* [Task brief]: Beginning with the line below that contains "with 3 select" and ending with the line that contains "by 1-bit adder", copy every line exactly. Copy nothing else.

⁂

## config.mk

```make
export PLATFORM = sky130hd
export DESIGN_NAME = lfs_wrap_unit
export DESIGN_NICKNAME = d
export VERILOG_FILES = /design/src/rtl/core/lfs_pkg.sv /design/src/rtl/core/lfs_wrap_unit.sv
export SDC_FILE = /design/constraint.sdc
export NUM_CORES = 1
export LEC_CHECK = 0
export BUFFER_PORTS_ARGS = -buffer_cell sky130_fd_sc_hd__buf_2
export CORE_ASPECT_RATIO = 0.8
export CORE_UTILIZATION = 40
export CTS_CLUSTER_SIZE = 24
export DETAILED_ROUTE_END_ITERATION = 16
export PLACE_DENSITY_LB_ADDON = 0.08
export SYNTH_ARGS = -nofsm -noshare
export SYNTH_HDL_FRONTEND = slang
export SYNTH_SLANG_ARGS = --single-unit
export TNS_END_PERCENT = 50
```

## constraint.sdc

```tcl
create_clock -name clk -period 3.1 [get_ports clk]
set_input_delay 0.31 -clock clk [delete_from_list [all_inputs] [get_ports clk]]
set_output_delay 0.31 -clock clk [all_outputs]
set_load 0.02 [all_outputs]
```
==> src/design/motor_command_stack_sequencer.sv <==
// ----------------------------------------------------------------------------
// Motor command stack sequencer
// Stacks motion commands and drives four motor compare channels per tick.
// ----------------------------------------------------------------------------
// Usage:
// The request channel carries either a push (req_cmd low) with direction,
// velocity and duration, or a one millisecond tick (req_cmd high). Each
// request yields exactly one response with the four channel duties, the
// done pulse, the running flag, the stack level and the drop flag.
// A request is accepted when req_valid is high and req_stall is low. The
// response is registered after the execute state that follows acceptance
// and stays until rsp_stall is low. One request is in work at a time: no
// new request is taken until the last has executed, which waits on the
// registered stack read. While a response is stalled, req_stall stays high.
// Configuration registers sit at byte addresses 0, 4 and 8 of the psel
// port; write them only while no request is in work.
// A synchronous reset empties the stack, stops the active command and
// restores the register defaults; the result registers and the stack memory are not cleared.
// ----------------------------------------------------------------------------
module motor_command_stack_sequencer #(
   parameter int STACK_DEPTH = 8
) (
   input  logic                               clock,
   input  logic                               reset,
   // Request channel.
   input  logic                               req_valid,
   output logic                               req_stall,
   input  logic                               req_cmd,
   input  logic [mcss_pkg::DIR_W-1:0]         req_direction,
   input  logic [mcss_pkg::VEL_W-1:0]         req_velocity_percent,
   input  logic [mcss_pkg::STEPS_W-1:0]       req_duration_steps,
   // Response channel.
   output logic                               rsp_valid,
   input  logic                               rsp_stall,
   output logic [mcss_pkg::DUTY_W-1:0]        rsp_timer_a_ch1_duty,
   output logic [mcss_pkg::DUTY_W-1:0]        rsp_timer_a_ch2_duty,
   output logic [mcss_pkg::DUTY_W-1:0]        rsp_timer_b_ch1_duty,
   output logic [mcss_pkg::DUTY_W-1:0]        rsp_timer_b_ch2_duty,
   output logic                               rsp_command_done,
   output logic                               rsp_running,
   output logic [mcss_pkg::LEVEL_W-1:0]       rsp_stack_level,
   output logic                               rsp_push_dropped,
   // Configuration port.
   input  logic                               psel,
   input  logic                               penable,
   input  logic                               pwrite,
   input  logic [mcss_pkg::CSR_ADDR_W-1:0]    paddr,
   input  logic [mcss_pkg::CSR_DATA_W-1:0]    pwdata,
   output logic [mcss_pkg::CSR_DATA_W-1:0]    prdata,
   output logic                               pready
);
   import mcss_pkg::*;

   localparam int ADDR_W = (STACK_DEPTH > 1) ? $clog2(STACK_DEPTH) : 1;

   dp_cmd_type          dp_cmd;
   logic                ram_wr_en;
   logic [ADDR_W-1:0]   ram_wr_addr;
   stack_entry_type     ram_wr_data;
   logic                ram_rd_en;
   logic [ADDR_W-1:0]   ram_rd_addr;
   stack_entry_type     ram_rd_data;

   // Handshake controller.
   mcss_ctrl u_ctrl (
      .clock     (clock),
      .reset     (reset),
      .req_valid (req_valid),
      .req_stall (req_stall),
      .rsp_valid (rsp_valid),
      .rsp_stall (rsp_stall),
      .dp_cmd    (dp_cmd)
   );

   // Datapath with configuration registers.
   mcss_dp #(
      .STACK_DEPTH (STACK_DEPTH)
   ) u_dp (
      .clock                (clock),
      .reset                (reset),
      .dp_cmd               (dp_cmd),
      .req_cmd              (req_cmd),
      .req_direction        (req_direction),
      .req_velocity_percent (req_velocity_percent),
      .req_duration_steps   (req_duration_steps),
      .psel                 (psel),
      .penable              (penable),
      .pwrite               (pwrite),
      .paddr                (paddr),
      .pwdata               (pwdata),
      .prdata               (prdata),
      .pready               (pready),
      .ram_wr_en            (ram_wr_en),
      .ram_wr_addr          (ram_wr_addr),
      .ram_wr_data          (ram_wr_data),
      .ram_rd_en            (ram_rd_en),
      .ram_rd_addr          (ram_rd_addr),
      .ram_rd_data          (ram_rd_data),
      .rsp_timer_a_ch1_duty (rsp_timer_a_ch1_duty),
      .rsp_timer_a_ch2_duty (rsp_timer_a_ch2_duty),
      .rsp_timer_b_ch1_duty (rsp_timer_b_ch1_duty),
      .rsp_timer_b_ch2_duty (rsp_timer_b_ch2_duty),
      .rsp_command_done     (rsp_command_done),
      .rsp_running          (rsp_running),
      .rsp_stack_level      (rsp_stack_level),
      .rsp_push_dropped     (rsp_push_dropped)
   );

   // Command stack storage.
   mcss_ram #(
      .WIDTH (DIR_W + DUTY_W + DUR_MS_W),
      .DEPTH (STACK_DEPTH)
   ) u_stack (
      .clock   (clock),
      .wr_en   (ram_wr_en),
      .wr_addr (ram_wr_addr),
      .wr_data (ram_wr_data),
      .rd_en   (ram_rd_en),
      .rd_addr (ram_rd_addr),
      .rd_data (ram_rd_data)
   );

endmodule
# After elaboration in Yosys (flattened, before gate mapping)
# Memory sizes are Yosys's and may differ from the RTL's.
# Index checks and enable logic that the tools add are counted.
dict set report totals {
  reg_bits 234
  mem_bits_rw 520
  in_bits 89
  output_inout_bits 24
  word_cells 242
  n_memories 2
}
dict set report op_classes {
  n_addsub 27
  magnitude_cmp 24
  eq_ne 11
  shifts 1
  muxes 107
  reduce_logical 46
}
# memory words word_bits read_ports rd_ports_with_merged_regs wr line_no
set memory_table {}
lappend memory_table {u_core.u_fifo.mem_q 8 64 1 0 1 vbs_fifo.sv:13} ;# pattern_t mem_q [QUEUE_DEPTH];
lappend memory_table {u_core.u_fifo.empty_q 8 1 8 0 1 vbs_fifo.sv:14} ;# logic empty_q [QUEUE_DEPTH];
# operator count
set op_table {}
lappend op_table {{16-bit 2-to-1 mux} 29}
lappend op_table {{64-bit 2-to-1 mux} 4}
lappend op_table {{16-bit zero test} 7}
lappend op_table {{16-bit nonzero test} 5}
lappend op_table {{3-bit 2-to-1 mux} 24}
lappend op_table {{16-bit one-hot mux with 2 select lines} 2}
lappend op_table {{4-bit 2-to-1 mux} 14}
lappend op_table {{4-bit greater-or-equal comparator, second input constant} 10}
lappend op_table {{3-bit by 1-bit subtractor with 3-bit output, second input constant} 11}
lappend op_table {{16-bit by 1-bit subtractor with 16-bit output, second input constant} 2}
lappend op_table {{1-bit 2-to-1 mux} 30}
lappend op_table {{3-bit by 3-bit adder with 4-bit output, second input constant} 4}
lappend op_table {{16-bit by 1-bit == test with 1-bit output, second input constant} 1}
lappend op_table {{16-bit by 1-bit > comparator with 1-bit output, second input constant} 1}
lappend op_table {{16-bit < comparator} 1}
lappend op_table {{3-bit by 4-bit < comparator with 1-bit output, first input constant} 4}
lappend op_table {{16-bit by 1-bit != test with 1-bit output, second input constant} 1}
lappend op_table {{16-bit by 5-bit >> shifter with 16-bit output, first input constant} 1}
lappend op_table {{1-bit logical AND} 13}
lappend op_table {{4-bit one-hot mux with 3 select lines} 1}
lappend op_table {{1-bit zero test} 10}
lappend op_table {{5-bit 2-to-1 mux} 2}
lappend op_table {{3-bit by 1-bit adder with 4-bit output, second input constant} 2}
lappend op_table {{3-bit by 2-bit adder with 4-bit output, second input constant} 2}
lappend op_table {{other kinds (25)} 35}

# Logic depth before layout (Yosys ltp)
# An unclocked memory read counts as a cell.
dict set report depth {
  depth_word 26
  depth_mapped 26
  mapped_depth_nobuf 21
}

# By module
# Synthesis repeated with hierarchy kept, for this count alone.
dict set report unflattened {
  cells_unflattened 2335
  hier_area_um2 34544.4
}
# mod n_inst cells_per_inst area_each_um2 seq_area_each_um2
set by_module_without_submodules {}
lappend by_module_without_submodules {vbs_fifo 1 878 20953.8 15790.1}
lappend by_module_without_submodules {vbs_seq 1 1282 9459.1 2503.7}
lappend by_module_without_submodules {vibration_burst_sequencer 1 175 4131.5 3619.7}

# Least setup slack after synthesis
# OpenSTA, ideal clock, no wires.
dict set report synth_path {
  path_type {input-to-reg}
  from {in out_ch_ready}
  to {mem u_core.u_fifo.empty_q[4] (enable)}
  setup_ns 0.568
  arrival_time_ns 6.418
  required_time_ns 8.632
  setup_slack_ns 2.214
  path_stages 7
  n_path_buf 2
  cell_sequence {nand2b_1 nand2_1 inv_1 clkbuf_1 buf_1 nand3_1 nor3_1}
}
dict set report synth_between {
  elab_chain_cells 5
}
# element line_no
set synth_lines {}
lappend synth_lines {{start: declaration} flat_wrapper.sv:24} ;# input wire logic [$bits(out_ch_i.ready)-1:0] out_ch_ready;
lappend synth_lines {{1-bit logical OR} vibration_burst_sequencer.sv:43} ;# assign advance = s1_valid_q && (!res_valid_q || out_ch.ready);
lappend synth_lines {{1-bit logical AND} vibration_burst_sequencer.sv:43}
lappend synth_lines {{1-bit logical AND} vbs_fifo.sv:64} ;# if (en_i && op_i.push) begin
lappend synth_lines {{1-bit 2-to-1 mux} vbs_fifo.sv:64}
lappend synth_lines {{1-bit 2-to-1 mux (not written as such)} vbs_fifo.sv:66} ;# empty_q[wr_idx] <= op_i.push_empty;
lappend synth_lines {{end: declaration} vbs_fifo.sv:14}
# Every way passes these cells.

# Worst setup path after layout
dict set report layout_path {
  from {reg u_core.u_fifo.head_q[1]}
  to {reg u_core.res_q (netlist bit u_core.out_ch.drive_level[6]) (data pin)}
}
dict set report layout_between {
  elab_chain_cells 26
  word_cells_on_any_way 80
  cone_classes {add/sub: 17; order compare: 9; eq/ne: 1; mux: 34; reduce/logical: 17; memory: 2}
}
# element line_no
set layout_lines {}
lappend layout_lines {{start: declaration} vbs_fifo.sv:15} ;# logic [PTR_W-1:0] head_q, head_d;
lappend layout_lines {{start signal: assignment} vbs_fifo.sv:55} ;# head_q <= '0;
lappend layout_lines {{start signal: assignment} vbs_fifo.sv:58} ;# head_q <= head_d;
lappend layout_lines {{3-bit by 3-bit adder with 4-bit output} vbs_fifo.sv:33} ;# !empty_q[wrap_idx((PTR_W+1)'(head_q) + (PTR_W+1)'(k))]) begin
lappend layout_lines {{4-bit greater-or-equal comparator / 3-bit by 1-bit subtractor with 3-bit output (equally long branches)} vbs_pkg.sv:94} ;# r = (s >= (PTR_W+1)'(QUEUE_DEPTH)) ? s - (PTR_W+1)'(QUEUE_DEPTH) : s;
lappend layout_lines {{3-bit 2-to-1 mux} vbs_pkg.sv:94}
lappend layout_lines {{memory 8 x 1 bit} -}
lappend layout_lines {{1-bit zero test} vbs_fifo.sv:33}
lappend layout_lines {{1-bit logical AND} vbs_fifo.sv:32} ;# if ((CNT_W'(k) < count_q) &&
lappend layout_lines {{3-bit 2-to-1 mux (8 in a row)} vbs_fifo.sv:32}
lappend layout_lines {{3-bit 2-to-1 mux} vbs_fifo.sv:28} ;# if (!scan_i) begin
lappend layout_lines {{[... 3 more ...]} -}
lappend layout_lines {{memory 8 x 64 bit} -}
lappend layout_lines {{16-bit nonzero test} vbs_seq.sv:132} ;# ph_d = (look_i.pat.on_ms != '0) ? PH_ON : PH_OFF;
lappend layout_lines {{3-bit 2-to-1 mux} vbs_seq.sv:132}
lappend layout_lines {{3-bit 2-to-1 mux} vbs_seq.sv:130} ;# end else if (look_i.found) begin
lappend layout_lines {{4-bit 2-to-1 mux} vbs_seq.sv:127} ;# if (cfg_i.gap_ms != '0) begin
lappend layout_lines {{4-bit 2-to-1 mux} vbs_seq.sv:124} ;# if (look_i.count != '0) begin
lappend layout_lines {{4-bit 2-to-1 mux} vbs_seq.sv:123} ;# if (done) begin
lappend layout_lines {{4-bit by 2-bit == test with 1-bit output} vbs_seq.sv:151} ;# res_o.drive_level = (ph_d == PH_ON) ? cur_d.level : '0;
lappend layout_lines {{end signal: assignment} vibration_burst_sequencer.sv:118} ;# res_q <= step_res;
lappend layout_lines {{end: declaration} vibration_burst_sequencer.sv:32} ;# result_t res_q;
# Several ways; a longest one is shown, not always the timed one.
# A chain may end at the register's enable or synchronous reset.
===== src/tkm_pkg.sv =====
// Shared types and constants of the trie keyword matcher.
`default_nettype none

package tkm_pkg;

    // Character width and trie alphabet size (column 0 is the end marker).
    localparam int CH_W     = 7;
    localparam int ALPHABET = 128;

    // Field widths of the result item.
    localparam int STATUS_W = 2;
    localparam int INDEX_W  = 8;
    localparam int USED_W   = 9;

    // Command codes.
    localparam logic CMD_INSERT = 1'b0;
    localparam logic CMD_LOOKUP = 1'b1;

    // Status codes.
    localparam logic [STATUS_W-1:0] ST_OK       = 2'd0;
    localparam logic [STATUS_W-1:0] ST_NO_MATCH = 2'd1;
    localparam logic [STATUS_W-1:0] ST_FULL     = 2'd2;

    // One input character with its command.
    typedef struct packed {
        logic               cmd;
        logic [CH_W-1:0]    ch;
        logic               last;
        logic [INDEX_W-1:0] field_value;
    } tkm_item_t;

    // One result, produced for the last character of a string.
    typedef struct packed {
        logic [STATUS_W-1:0] status;
        logic [INDEX_W-1:0]  field_index;
        logic [USED_W-1:0]   used_states;
    } tkm_result_t;

endpackage

`default_nettype wire


===== src/tkm_walk.sv =====
// Walk controller: follows, allocates and marks trie transitions.
`default_nettype none

module tkm_walk #(
    parameter int NUM_STATES = 512,
    parameter int SW         = 9,
    parameter int EW         = 9
) (
    input  wire logic                 clk,
    input  wire logic                 rst_n,
    input  wire logic                 item_valid,
    output logic                      item_ready,
    input  wire tkm_pkg::tkm_item_t   item,
    output logic                      result_valid,
    input  wire logic                 result_ready,
    output tkm_pkg::tkm_result_t      result,
    input  wire logic                 mem_busy,
    output logic                      mem_re,
    output logic                      mem_we,
    output logic [SW+tkm_pkg::CH_W-1:0] mem_addr,
    output logic [EW-1:0]             mem_wdata,
    input  wire logic [EW-1:0]        mem_rdata
);

    localparam int CW = tkm_pkg::CH_W;

    localparam logic [1:0] S_IDLE = 2'd0;
    localparam logic [1:0] S_STEP = 2'd1;
    localparam logic [1:0] S_FIN  = 2'd2;
    localparam logic [1:0] S_LOOK = 2'd3;

    logic [1:0]           state_reg, state_next;
    logic [SW-1:0]        pos_reg, pos_next;
    logic                 failed_reg, failed_next;
    logic [SW-1:0]        cnt_reg, cnt_next;
    tkm_pkg::tkm_item_t   cur_reg, cur_next;
    logic                 out_valid_reg, out_valid_next;
    tkm_pkg::tkm_result_t out_reg, out_next;

    logic                 accept;
    logic                 out_free;
    logic                 emit;
    tkm_pkg::tkm_result_t emit_data;
    logic [EW-1:0]        marker_m1;

    assign item_ready = (state_reg == S_IDLE) && !mem_busy;
    assign accept     = item_valid && item_ready;
    assign out_free   = !out_valid_reg || result_ready;
    assign marker_m1  = mem_rdata - EW'(1);

    // Next-state logic of the walk.
    always_comb
    begin
        state_next     = state_reg;
        pos_next       = pos_reg;
        failed_next    = failed_reg;
        cnt_next       = cnt_reg;
        cur_next       = cur_reg;
        mem_re         = 1'b0;
        mem_we         = 1'b0;
        mem_addr       = '0;
        mem_wdata      = '0;
        emit           = 1'b0;
        emit_data      = '0;
        emit_data.used_states = tkm_pkg::USED_W'(cnt_reg);

        case (state_reg)
            S_IDLE:
            begin
                if (accept)
                begin
                    cur_next = item;
                    if (!failed_reg && (item.ch != '0))
                    begin
                        // Fetch the transition for this character.
                        mem_re     = 1'b1;
                        mem_addr   = {pos_reg, item.ch};
                        state_next = S_STEP;
                    end
                    else if (item.last)
                    begin
                        state_next = S_FIN;
                    end
                end
            end

            S_STEP:
            begin
                // Follow an existing edge, allocate a new state, or fail.
                if (mem_rdata != '0)
                begin
                    pos_next = mem_rdata[SW-1:0];
                end
                else if ((cur_reg.cmd == tkm_pkg::CMD_INSERT) &&
                         (cnt_reg < SW'(NUM_STATES - 1)))
                begin
                    cnt_next  = cnt_reg + SW'(1);
                    pos_next  = cnt_reg + SW'(1);
                    mem_we    = 1'b1;
                    mem_addr  = {pos_reg, cur_reg.ch};
                    mem_wdata = EW'(cnt_reg + SW'(1));
                end
                else
                begin
                    failed_next = 1'b1;
                end
                state_next = cur_reg.last ? S_FIN : S_IDLE;
            end

            S_FIN:
            begin
                if (cur_reg.cmd == tkm_pkg::CMD_INSERT)
                begin
                    if (out_free)
                    begin
                        emit = 1'b1;
                        if (failed_reg)
                        begin
                            emit_data.status = tkm_pkg::ST_FULL;
                        end
                        else
                        begin
                            // Store the pattern index plus one in the end marker.
                            emit_data.status = tkm_pkg::ST_OK;
                            mem_we    = 1'b1;
                            mem_addr  = {pos_reg, CW'(0)};
                            mem_wdata = EW'(cur_reg.field_value) + EW'(1);
                        end
                    end
                end
                else if (failed_reg)
                begin
                    if (out_free)
                    begin
                        emit             = 1'b1;
                        emit_data.status = tkm_pkg::ST_NO_MATCH;
                    end
                end
                else
                begin
                    // Fetch the end marker of the node reached.
                    mem_re     = 1'b1;
                    mem_addr   = {pos_reg, CW'(0)};
                    state_next = S_LOOK;
                end
            end

            S_LOOK:
            begin
                if (out_free)
                begin
                    emit = 1'b1;
                    if (mem_rdata == '0)
                    begin
                        emit_data.status = tkm_pkg::ST_NO_MATCH;
                    end
                    else
                    begin
                        emit_data.status      = tkm_pkg::ST_OK;
                        emit_data.field_index = marker_m1[tkm_pkg::INDEX_W-1:0];
                    end
                end
            end

            default:
            begin
                state_next = S_IDLE;
            end
        endcase

        // A result loaded into the output register ends the string and returns the walk to the root.
        if (emit)
        begin
            pos_next    = '0;
            failed_next = 1'b0;
            state_next  = S_IDLE;
        end
    end

    // Output register: loads a result or drains on transfer.
    always_comb
    begin
        out_next       = out_reg;
        out_valid_next = out_valid_reg && !result_ready;
        if (emit)
        begin
            out_next       = emit_data;
            out_valid_next = 1'b1;
        end
    end

    // Control registers.
    always_ff @(posedge clk or negedge rst_n)
    begin
        if (!rst_n)
        begin
            state_reg     <= S_IDLE;
            pos_reg       <= '0;
            failed_reg    <= 1'b0;
            cnt_reg       <= '0;
            out_valid_reg <= 1'b0;
        end
        else
        begin
            state_reg     <= state_next;
            pos_reg       <= pos_next;
            failed_reg    <= failed_next;
            cnt_reg       <= cnt_next;
            out_valid_reg <= out_valid_next;
        end
    end

    // Payload registers.
    always_ff @(posedge clk)
    begin
        cur_reg <= cur_next;
        out_reg <= out_next;
    end

    assign result_valid = out_valid_reg;
    assign result       = out_reg;

endmodule

`default_nettype wire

⁂

* [Answer]:
lappend op_table {{4-bit one-hot mux with 3 select lines} 1}
lappend op_table {{1-bit zero test} 10}
lappend op_table {{5-bit 2-to-1 mux} 2}
lappend op_table {{3-bit by 1-bit adder with 4-bit output, second input constant} 2}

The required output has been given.